What you have to do → Print, exactly as they appear in the listing below, the lines from the line with "pwr,finalPower,0.0132,W" to the line with "library cell / count", with both end lines kept.

Material to process →
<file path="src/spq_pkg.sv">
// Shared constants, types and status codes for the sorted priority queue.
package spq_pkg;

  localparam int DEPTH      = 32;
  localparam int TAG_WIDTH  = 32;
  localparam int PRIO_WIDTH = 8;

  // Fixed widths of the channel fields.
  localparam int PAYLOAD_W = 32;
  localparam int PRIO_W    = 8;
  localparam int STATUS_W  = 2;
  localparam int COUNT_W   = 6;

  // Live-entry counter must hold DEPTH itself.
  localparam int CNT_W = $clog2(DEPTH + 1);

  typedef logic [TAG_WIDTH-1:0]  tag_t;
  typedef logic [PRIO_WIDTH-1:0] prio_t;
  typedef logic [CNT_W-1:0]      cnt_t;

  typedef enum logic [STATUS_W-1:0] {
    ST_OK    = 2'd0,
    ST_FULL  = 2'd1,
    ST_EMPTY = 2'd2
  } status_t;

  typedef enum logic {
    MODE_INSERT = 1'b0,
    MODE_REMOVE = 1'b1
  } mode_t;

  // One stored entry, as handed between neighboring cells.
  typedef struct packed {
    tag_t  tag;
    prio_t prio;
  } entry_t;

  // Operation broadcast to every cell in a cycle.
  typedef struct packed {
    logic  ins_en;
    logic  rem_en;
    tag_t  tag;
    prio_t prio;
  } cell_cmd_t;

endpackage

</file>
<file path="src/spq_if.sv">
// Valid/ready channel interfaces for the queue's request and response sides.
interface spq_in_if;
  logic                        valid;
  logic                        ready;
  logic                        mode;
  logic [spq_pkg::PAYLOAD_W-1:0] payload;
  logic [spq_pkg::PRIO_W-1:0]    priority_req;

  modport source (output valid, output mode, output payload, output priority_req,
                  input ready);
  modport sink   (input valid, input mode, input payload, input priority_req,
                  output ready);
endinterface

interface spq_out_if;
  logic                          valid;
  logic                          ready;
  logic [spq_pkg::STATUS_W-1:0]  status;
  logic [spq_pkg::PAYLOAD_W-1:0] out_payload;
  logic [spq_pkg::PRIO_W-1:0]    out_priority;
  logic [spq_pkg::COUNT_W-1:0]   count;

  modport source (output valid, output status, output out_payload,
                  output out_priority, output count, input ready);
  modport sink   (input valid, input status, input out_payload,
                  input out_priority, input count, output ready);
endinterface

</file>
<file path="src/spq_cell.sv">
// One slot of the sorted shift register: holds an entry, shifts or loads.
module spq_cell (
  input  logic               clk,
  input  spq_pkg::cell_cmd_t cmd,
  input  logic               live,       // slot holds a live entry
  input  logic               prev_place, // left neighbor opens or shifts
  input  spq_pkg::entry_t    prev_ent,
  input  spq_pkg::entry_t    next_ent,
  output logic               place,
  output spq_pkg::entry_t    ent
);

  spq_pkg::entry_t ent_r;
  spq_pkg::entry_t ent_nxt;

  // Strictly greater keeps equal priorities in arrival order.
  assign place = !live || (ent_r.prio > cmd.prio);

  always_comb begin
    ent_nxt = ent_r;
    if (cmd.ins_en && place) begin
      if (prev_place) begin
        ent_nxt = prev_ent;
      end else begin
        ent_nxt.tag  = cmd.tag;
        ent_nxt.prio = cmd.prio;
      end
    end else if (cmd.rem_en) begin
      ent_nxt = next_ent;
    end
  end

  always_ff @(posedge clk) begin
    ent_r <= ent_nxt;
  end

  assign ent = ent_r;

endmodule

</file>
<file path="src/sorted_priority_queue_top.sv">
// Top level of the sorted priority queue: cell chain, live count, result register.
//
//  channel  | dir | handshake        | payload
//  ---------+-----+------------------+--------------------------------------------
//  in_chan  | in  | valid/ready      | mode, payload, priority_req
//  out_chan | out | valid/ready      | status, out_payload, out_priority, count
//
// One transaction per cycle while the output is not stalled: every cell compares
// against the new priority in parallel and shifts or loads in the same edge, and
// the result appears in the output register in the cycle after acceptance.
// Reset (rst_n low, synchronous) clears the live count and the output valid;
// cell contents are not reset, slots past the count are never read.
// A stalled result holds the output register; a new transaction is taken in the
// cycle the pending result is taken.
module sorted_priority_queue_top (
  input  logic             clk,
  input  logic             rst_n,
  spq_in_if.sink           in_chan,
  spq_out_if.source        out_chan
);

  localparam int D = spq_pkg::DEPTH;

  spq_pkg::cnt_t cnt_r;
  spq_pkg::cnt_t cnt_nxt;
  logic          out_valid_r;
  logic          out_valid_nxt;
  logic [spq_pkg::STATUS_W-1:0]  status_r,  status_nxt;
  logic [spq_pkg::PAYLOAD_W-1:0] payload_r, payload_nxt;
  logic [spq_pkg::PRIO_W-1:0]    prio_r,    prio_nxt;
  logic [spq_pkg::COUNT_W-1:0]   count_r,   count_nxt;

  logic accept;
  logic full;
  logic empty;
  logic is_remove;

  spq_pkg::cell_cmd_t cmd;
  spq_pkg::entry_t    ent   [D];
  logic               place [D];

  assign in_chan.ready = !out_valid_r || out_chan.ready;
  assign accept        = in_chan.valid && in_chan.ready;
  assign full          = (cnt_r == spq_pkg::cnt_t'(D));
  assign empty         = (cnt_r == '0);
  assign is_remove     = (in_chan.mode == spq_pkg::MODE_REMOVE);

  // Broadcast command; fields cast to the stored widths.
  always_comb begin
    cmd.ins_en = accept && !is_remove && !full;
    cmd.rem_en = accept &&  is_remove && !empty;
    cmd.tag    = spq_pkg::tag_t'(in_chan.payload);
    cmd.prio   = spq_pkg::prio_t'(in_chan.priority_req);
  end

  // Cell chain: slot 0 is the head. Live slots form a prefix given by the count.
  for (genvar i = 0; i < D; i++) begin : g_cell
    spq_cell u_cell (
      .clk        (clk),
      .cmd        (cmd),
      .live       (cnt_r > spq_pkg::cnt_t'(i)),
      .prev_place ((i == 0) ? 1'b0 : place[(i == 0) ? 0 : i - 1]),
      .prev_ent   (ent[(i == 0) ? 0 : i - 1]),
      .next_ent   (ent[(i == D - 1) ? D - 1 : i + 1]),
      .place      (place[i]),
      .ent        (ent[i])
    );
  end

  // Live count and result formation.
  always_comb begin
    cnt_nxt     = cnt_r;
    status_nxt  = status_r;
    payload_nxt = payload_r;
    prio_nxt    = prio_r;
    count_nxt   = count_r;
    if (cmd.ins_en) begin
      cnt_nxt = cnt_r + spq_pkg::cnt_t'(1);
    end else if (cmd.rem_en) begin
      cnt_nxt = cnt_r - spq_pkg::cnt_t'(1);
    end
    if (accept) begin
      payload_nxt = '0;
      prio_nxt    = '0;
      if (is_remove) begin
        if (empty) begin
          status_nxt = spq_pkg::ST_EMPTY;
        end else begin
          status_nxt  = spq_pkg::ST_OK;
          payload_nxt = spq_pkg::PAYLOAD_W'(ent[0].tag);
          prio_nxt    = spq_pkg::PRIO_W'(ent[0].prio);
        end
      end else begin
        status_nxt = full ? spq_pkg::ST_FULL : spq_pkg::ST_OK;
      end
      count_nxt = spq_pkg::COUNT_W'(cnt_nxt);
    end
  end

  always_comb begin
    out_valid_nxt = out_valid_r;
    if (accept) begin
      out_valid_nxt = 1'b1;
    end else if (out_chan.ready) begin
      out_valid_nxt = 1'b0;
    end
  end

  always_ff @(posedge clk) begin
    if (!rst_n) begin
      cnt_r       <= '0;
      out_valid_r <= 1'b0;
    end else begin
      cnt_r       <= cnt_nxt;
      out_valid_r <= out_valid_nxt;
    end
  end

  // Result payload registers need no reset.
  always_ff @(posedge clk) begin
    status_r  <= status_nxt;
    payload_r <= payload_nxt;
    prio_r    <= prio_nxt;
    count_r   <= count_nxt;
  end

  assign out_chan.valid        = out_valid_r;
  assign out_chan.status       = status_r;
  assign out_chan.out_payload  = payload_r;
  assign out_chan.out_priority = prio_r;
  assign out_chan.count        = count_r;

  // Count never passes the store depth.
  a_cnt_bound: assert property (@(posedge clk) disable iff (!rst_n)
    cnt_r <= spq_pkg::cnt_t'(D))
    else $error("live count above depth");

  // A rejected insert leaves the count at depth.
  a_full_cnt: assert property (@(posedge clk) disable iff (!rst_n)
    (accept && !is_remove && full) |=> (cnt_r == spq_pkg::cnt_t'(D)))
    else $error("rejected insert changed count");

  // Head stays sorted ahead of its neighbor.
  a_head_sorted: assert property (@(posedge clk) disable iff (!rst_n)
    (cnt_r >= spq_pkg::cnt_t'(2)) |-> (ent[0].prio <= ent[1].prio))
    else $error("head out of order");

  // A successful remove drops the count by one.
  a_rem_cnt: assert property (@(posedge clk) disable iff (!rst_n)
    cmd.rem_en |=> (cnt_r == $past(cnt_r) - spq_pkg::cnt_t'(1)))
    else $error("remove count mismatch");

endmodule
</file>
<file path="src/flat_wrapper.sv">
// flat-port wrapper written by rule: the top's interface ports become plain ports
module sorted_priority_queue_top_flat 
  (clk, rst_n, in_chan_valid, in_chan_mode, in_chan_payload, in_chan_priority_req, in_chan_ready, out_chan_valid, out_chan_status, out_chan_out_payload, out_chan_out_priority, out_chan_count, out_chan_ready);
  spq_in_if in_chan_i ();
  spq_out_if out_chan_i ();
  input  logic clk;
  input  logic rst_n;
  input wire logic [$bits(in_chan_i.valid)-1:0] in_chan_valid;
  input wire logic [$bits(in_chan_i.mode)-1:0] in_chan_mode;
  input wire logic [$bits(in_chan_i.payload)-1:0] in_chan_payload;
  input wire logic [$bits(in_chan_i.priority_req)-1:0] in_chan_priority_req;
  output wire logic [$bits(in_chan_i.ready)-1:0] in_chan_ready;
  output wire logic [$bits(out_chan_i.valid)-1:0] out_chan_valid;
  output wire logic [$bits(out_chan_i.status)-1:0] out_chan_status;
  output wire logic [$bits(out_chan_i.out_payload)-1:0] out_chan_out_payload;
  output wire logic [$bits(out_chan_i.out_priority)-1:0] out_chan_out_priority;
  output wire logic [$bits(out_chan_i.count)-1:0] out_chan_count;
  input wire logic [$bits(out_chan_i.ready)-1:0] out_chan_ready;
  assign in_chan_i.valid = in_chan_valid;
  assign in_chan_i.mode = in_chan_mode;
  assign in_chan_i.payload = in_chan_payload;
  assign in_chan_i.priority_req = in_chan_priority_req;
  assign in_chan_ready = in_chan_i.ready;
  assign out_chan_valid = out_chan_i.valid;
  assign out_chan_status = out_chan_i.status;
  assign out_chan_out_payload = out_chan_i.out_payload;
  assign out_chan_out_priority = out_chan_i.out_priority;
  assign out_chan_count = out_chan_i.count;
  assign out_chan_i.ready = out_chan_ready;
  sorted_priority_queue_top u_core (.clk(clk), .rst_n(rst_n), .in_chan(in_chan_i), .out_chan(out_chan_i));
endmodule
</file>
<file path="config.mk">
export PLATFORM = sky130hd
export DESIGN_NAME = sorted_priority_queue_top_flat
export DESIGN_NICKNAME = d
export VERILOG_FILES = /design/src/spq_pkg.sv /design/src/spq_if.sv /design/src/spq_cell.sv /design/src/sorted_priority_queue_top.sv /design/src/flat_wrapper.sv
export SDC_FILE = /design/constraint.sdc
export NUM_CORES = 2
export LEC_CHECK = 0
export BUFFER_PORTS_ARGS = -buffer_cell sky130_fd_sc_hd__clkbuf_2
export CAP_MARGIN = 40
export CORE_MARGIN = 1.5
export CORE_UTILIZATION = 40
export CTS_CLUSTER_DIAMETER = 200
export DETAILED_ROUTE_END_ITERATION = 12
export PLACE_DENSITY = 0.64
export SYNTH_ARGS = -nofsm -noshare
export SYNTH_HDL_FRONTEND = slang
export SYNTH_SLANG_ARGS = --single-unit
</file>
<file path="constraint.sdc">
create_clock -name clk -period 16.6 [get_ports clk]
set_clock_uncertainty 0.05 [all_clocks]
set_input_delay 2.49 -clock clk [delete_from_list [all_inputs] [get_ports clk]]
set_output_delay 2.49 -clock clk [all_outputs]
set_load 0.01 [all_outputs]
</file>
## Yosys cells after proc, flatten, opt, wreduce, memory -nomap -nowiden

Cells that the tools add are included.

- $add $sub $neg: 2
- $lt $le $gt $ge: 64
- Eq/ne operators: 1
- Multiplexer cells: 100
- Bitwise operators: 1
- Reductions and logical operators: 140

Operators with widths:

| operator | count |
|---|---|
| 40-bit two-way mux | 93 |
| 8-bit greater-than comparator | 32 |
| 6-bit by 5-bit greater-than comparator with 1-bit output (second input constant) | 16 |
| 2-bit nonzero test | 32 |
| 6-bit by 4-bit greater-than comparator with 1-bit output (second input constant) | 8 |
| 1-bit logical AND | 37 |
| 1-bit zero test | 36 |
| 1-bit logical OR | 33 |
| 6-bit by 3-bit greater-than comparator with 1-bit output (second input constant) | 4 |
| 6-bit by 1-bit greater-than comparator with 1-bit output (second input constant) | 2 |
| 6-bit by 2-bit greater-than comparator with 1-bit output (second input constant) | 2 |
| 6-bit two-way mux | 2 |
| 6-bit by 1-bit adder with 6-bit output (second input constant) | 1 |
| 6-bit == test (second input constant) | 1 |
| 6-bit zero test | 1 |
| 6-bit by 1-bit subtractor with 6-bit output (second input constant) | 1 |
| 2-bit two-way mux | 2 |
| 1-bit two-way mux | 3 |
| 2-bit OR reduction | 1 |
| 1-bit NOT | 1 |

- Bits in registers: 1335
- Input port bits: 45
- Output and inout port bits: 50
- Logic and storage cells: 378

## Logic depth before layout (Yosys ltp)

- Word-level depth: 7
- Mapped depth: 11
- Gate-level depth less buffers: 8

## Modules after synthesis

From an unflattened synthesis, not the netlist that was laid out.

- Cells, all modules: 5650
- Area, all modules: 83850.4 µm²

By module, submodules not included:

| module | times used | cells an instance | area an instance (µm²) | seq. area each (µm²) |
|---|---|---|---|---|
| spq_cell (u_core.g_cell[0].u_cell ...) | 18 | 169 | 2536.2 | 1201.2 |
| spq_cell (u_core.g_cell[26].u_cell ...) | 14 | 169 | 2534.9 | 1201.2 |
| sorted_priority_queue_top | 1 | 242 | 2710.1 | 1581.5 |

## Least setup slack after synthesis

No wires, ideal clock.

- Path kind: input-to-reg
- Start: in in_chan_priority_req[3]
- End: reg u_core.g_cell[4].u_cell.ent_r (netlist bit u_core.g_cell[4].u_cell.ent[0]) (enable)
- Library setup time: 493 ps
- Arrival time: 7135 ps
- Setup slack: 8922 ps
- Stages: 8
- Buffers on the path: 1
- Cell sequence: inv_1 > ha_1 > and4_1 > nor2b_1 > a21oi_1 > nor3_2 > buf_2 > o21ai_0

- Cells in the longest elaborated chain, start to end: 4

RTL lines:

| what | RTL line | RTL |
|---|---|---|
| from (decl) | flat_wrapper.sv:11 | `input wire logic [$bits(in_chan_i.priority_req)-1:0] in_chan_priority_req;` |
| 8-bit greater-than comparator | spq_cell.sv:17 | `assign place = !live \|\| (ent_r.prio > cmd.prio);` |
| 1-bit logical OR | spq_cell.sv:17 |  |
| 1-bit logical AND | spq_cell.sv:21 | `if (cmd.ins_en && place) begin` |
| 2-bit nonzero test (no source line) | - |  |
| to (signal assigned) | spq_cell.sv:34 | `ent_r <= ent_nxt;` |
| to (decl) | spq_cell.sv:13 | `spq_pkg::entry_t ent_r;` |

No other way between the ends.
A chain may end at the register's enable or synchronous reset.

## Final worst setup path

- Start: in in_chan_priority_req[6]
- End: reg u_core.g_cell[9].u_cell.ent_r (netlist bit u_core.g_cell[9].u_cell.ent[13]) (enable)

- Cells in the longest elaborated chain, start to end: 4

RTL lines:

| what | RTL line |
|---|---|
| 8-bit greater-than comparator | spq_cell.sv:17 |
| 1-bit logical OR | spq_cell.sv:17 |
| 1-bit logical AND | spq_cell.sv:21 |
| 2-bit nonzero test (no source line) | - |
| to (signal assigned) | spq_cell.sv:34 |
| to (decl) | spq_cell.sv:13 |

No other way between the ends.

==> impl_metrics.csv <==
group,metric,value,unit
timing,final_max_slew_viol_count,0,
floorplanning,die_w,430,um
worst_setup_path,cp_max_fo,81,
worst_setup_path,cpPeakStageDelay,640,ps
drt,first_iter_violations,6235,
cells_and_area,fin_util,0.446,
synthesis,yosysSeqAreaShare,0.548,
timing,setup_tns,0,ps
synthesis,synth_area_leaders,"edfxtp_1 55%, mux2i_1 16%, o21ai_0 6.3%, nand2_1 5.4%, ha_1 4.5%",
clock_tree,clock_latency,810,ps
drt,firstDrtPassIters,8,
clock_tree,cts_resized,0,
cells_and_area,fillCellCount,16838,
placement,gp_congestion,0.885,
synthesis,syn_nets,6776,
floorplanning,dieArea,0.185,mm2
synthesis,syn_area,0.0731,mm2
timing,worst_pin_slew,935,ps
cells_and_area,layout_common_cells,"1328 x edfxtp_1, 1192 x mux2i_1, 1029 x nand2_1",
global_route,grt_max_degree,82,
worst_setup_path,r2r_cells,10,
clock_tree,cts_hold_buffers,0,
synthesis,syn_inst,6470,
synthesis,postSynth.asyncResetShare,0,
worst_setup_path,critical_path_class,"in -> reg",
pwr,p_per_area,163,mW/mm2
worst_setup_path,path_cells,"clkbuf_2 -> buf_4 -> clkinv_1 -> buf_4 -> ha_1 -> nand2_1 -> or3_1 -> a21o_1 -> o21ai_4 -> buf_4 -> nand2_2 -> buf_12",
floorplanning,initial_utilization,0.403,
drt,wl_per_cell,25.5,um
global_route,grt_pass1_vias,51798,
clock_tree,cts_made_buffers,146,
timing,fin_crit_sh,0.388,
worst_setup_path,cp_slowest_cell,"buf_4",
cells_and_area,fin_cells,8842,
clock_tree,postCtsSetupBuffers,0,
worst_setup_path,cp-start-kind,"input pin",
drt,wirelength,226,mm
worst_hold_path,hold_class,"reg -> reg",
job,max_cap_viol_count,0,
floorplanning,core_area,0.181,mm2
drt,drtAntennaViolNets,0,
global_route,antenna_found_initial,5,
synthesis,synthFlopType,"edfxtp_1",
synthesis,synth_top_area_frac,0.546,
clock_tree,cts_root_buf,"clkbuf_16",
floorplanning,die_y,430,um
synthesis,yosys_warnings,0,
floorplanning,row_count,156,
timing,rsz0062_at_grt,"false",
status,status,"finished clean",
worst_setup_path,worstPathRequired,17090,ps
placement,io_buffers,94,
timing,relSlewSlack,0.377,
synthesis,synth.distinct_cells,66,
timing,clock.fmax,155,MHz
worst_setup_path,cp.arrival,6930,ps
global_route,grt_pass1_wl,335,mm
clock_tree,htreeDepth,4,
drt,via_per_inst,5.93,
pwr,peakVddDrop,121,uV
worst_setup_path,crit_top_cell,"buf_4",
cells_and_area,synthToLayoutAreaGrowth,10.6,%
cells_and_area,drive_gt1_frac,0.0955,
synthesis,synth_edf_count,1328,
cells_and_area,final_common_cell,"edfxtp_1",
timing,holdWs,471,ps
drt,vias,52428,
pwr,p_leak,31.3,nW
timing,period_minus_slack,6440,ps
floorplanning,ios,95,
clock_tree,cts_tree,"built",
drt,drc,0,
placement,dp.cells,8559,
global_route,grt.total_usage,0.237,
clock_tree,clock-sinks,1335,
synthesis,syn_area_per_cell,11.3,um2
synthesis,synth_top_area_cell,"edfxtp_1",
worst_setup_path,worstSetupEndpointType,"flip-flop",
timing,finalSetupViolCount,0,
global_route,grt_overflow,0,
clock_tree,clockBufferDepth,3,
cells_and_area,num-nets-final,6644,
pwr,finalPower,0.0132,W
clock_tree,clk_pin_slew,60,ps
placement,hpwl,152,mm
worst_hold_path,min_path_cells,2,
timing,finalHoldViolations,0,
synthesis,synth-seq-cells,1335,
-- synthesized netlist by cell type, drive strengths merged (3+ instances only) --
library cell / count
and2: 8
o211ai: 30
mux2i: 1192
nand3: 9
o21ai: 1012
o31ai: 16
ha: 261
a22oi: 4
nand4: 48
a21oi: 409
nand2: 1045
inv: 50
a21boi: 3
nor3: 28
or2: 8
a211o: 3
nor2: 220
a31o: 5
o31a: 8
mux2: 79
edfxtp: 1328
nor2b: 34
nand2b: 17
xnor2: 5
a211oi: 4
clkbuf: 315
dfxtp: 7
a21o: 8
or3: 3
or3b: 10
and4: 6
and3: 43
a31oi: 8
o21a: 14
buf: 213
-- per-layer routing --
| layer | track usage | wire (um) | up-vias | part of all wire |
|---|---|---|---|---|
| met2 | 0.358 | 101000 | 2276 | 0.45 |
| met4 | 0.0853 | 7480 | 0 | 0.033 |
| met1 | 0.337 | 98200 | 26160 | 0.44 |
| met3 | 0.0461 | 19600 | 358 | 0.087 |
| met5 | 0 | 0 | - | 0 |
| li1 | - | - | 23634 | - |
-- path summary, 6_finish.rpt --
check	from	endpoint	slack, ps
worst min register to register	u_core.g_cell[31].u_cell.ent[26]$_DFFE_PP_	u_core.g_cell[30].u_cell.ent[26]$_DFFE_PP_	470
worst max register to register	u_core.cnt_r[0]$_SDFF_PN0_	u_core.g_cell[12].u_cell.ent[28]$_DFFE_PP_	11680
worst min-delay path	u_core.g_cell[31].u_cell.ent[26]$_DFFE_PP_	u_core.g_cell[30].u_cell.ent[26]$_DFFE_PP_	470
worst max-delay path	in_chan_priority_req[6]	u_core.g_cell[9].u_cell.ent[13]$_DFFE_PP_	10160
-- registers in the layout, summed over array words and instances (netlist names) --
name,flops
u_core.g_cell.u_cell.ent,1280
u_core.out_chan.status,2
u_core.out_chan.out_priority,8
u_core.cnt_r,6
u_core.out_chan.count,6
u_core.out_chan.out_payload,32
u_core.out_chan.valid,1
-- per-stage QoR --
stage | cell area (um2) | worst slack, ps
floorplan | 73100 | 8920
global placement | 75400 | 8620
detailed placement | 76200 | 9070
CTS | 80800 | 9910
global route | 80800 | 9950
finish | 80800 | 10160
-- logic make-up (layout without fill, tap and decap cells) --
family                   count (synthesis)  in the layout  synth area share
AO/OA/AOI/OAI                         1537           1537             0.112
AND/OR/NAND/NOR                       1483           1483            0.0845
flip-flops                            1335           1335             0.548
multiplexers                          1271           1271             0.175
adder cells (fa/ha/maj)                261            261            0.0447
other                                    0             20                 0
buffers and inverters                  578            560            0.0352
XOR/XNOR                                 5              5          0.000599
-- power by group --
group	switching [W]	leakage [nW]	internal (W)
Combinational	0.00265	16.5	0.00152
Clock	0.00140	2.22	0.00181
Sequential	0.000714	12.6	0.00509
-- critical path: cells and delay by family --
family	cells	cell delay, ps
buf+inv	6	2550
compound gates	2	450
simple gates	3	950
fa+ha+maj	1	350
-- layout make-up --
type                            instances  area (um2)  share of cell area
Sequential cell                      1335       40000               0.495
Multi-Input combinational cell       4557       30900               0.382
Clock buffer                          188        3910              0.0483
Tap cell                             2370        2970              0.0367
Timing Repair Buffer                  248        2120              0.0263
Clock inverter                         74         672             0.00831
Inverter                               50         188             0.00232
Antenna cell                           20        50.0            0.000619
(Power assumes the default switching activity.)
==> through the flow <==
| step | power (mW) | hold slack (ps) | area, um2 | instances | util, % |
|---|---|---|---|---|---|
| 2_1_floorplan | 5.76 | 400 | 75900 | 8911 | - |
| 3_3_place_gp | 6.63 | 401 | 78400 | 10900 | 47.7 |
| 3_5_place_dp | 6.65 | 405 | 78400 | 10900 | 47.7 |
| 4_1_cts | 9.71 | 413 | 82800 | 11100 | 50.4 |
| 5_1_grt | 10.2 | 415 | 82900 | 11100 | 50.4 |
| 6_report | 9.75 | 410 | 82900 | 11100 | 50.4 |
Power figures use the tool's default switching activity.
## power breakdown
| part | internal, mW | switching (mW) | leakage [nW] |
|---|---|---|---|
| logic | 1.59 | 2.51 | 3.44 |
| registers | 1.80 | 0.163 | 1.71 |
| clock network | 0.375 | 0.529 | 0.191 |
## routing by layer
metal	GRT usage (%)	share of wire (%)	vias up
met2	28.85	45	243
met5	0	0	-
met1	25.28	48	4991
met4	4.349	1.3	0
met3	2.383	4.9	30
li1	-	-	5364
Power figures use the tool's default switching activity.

Your response →
pwr,finalPower,0.0132,W
clock_tree,clk_pin_slew,60,ps
placement,hpwl,152,mm
worst_hold_path,min_path_cells,2,
timing,finalHoldViolations,0,
synthesis,synth-seq-cells,1335,
-- synthesized netlist by cell type, drive strengths merged (3+ instances only) --
library cell / count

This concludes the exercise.